## PROBLEM DESCRIPTION
Pick the lines holding the string "flip" out of the records and copy them.
------ SOURCE INFORMATION
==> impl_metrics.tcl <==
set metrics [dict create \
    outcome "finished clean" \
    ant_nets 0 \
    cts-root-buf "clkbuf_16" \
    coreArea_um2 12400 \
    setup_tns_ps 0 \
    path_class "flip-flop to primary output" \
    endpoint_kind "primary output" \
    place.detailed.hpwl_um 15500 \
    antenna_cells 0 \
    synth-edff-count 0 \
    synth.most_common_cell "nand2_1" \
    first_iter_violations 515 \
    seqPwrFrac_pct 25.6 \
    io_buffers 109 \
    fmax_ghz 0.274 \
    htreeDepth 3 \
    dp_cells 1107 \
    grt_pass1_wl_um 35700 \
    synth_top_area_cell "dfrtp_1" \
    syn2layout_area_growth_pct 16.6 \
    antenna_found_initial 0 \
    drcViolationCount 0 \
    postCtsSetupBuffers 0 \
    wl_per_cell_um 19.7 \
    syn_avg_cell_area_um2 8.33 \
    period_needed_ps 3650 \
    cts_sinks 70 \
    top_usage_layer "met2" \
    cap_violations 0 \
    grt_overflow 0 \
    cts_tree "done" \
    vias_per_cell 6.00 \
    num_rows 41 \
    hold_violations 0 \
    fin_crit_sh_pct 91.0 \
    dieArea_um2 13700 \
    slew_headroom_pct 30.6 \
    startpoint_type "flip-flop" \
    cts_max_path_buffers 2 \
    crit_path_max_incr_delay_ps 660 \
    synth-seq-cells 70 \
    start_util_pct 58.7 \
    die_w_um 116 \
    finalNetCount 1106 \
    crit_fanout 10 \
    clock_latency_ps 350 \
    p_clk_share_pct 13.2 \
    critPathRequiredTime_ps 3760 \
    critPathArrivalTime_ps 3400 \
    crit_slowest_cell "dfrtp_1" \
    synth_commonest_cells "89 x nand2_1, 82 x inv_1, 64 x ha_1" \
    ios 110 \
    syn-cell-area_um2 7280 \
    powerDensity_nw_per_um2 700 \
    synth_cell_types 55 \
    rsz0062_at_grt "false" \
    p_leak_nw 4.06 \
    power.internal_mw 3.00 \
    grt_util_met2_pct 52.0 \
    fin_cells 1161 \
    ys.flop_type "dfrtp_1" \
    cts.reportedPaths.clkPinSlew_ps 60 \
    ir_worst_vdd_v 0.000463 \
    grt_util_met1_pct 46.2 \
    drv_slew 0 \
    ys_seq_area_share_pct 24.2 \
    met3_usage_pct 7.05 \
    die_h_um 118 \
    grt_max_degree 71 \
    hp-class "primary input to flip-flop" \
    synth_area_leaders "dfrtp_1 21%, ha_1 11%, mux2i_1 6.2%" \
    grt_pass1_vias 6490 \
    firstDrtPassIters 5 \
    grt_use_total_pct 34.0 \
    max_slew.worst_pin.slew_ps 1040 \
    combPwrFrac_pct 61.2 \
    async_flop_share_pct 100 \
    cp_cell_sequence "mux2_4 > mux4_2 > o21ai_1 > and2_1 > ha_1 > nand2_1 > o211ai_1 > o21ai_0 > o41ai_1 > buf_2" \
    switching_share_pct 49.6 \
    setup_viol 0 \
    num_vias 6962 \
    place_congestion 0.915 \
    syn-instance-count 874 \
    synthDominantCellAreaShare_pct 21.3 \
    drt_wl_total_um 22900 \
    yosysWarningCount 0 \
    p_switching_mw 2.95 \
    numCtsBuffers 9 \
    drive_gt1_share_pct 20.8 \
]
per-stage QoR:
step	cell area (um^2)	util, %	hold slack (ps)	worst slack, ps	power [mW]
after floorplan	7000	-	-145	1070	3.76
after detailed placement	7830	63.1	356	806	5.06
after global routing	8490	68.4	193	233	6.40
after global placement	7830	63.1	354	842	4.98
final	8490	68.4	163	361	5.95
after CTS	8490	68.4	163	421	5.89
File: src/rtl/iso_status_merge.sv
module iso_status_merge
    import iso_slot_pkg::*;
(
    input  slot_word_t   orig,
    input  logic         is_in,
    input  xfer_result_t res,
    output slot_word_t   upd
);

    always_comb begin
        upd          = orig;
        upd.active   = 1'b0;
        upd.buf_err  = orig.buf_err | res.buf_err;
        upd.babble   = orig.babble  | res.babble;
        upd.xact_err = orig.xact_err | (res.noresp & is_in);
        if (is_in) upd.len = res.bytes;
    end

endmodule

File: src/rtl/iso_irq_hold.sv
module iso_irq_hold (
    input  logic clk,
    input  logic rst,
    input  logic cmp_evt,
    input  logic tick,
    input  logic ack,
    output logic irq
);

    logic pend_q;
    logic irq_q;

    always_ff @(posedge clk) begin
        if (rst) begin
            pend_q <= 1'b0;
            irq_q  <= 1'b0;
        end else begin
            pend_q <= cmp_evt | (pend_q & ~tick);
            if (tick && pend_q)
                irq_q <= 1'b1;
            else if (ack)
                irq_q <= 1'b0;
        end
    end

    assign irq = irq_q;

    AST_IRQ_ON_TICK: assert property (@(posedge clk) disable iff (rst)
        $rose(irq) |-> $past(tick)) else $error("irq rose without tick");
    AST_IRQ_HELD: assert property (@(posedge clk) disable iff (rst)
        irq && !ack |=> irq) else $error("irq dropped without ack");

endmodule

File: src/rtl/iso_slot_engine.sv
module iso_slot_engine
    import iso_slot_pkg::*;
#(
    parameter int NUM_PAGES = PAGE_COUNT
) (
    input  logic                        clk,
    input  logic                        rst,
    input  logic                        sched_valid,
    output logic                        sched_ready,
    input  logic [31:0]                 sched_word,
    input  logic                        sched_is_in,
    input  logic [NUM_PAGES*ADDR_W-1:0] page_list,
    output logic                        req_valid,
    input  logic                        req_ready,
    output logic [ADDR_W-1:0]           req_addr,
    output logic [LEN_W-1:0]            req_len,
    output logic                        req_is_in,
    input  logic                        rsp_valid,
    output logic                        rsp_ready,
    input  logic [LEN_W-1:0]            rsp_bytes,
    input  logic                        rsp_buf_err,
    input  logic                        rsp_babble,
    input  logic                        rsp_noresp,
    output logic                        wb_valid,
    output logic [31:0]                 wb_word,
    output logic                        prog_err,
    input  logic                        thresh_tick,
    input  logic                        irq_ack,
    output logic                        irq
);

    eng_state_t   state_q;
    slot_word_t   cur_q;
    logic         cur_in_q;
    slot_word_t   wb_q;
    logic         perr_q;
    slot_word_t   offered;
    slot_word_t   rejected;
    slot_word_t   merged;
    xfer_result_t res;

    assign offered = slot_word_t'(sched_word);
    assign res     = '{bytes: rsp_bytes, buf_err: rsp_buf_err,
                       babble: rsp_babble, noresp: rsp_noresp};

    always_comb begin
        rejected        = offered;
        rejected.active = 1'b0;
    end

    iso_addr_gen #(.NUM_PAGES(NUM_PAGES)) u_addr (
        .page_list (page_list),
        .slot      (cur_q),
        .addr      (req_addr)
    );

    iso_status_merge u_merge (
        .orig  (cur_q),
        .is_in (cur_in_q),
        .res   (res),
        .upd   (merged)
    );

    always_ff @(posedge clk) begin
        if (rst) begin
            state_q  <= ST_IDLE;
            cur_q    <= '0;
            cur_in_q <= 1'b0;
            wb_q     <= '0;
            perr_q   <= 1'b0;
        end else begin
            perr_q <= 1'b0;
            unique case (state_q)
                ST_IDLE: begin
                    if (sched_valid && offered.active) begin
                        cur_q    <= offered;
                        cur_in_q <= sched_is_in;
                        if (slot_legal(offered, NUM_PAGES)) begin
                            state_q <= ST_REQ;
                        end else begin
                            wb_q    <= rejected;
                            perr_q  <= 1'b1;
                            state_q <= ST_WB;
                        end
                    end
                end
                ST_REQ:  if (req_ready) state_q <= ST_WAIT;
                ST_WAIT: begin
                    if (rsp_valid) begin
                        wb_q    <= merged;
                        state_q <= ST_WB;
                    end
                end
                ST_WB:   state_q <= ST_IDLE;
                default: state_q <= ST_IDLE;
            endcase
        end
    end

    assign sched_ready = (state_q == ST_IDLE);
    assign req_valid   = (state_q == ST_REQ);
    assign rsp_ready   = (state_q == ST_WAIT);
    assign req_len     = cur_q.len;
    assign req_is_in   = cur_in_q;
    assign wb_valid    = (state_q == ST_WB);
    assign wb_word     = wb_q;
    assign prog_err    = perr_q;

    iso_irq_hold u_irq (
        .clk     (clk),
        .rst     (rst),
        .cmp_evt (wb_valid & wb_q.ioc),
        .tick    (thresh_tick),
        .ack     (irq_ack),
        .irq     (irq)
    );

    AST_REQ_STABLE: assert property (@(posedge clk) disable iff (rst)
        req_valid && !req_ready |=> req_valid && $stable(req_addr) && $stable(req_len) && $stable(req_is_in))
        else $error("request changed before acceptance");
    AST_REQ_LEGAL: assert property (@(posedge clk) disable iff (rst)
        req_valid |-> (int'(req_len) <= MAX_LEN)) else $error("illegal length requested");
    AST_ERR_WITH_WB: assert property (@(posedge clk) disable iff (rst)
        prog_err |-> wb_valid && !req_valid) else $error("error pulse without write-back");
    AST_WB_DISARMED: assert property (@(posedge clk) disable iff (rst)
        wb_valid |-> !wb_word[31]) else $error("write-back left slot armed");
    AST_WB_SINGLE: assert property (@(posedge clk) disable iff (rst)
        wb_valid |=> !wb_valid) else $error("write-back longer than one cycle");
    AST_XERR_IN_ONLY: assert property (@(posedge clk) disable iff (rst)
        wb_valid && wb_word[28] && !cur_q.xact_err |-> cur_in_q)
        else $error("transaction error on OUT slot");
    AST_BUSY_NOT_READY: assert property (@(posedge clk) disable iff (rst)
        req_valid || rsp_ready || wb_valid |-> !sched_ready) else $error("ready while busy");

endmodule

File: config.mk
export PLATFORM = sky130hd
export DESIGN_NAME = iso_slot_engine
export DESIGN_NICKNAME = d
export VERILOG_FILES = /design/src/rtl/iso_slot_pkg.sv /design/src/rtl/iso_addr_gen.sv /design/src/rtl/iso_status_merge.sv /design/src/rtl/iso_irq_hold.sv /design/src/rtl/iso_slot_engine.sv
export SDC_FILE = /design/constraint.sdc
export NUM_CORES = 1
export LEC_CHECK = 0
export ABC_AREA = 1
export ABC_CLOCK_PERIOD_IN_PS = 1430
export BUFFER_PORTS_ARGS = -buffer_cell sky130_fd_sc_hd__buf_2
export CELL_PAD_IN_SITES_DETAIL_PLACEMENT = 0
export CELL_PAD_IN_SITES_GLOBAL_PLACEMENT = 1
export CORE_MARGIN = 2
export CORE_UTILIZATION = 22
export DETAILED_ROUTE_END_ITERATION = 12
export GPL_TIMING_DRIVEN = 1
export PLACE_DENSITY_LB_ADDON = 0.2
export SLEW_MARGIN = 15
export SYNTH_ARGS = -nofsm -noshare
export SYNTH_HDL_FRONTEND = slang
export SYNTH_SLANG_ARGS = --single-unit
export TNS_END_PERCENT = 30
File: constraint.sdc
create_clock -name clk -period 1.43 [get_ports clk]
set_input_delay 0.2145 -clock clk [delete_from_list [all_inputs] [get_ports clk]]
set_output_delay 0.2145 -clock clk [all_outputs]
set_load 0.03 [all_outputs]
------------
## SOLUTION TO THIS TASK
    path_class "flip-flop to primary output" \
    startpoint_type "flip-flop" \
    hp-class "primary input to flip-flop" \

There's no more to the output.